- [Data listing]:

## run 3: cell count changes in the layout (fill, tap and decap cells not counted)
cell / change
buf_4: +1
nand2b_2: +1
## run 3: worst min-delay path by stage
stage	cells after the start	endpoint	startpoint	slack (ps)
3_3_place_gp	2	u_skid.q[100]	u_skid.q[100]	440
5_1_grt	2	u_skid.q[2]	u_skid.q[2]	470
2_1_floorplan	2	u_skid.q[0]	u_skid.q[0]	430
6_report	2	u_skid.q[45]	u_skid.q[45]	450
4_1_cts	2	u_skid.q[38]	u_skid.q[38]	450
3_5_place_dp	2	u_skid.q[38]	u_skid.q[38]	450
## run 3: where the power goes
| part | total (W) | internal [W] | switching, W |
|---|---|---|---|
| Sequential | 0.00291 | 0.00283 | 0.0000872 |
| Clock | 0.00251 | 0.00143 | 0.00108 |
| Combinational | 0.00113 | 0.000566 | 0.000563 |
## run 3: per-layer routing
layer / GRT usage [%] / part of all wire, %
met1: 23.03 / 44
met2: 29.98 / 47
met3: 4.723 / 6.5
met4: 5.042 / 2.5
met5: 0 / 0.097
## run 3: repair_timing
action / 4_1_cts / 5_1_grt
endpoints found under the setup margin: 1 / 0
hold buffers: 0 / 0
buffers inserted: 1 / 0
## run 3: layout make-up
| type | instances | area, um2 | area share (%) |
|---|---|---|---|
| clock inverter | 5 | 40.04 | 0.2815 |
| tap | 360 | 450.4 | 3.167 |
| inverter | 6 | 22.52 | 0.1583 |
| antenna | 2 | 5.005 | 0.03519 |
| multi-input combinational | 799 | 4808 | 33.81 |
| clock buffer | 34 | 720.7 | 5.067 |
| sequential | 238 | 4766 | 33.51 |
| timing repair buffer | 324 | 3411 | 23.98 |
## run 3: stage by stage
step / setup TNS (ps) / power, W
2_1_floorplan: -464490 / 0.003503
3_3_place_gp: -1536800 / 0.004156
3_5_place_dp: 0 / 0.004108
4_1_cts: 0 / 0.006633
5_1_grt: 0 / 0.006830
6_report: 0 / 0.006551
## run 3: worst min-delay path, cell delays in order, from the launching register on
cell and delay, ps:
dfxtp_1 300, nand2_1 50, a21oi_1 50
...
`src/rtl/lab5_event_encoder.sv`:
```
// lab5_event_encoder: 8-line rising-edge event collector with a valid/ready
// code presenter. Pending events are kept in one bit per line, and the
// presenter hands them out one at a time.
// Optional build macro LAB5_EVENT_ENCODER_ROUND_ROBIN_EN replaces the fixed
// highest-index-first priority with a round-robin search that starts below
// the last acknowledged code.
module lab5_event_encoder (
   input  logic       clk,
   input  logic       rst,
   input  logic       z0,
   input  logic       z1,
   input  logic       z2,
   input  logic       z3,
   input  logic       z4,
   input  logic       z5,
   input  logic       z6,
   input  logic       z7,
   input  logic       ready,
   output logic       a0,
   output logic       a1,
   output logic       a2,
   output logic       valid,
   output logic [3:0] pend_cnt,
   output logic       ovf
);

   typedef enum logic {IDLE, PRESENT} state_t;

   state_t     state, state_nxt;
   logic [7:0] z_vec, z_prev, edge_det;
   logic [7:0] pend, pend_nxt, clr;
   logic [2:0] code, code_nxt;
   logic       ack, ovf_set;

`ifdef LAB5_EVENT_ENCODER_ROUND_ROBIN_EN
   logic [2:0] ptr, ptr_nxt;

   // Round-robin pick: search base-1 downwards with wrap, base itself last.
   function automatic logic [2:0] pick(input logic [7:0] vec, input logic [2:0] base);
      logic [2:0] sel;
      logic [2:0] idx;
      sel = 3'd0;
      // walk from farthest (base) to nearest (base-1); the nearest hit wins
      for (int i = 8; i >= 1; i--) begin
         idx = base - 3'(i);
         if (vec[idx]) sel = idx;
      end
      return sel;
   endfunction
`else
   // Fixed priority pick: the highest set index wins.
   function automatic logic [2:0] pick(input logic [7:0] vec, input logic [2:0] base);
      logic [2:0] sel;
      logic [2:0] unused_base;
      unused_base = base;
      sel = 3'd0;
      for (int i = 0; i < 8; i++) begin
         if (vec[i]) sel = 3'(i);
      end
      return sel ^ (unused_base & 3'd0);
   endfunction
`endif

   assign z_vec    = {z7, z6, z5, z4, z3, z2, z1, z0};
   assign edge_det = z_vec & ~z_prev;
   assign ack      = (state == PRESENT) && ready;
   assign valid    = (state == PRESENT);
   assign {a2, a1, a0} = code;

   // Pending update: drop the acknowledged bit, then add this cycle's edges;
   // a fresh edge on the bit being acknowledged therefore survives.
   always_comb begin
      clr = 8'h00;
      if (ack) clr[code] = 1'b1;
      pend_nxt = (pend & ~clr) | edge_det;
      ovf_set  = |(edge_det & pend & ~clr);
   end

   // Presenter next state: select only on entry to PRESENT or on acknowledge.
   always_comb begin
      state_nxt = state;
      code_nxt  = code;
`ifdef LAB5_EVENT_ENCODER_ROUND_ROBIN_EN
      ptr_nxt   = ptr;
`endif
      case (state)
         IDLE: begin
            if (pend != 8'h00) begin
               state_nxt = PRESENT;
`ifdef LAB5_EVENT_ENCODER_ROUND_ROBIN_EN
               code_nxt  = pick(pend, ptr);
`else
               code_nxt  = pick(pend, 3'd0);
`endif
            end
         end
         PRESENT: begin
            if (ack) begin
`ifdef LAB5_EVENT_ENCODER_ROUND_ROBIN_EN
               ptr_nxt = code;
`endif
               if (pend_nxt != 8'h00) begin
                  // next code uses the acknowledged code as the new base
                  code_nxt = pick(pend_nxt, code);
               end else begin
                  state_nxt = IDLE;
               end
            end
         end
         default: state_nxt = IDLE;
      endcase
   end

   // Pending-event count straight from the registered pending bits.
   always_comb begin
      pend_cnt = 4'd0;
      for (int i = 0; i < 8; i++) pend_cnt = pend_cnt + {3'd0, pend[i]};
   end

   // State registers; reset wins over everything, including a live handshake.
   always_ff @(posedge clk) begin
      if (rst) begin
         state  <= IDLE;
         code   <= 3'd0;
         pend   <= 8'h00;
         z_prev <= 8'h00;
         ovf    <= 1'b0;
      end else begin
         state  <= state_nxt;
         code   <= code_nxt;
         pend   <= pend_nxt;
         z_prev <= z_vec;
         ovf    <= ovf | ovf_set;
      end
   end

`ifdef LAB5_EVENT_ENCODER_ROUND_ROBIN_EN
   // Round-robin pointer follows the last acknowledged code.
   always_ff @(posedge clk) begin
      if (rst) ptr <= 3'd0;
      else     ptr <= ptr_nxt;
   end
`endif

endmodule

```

- [About this task]:
Locate the lines above that contain "part" and copy them.

- [Exercise solution]:
| part | total (W) | internal [W] | switching, W |
layer / GRT usage [%] / part of all wire, %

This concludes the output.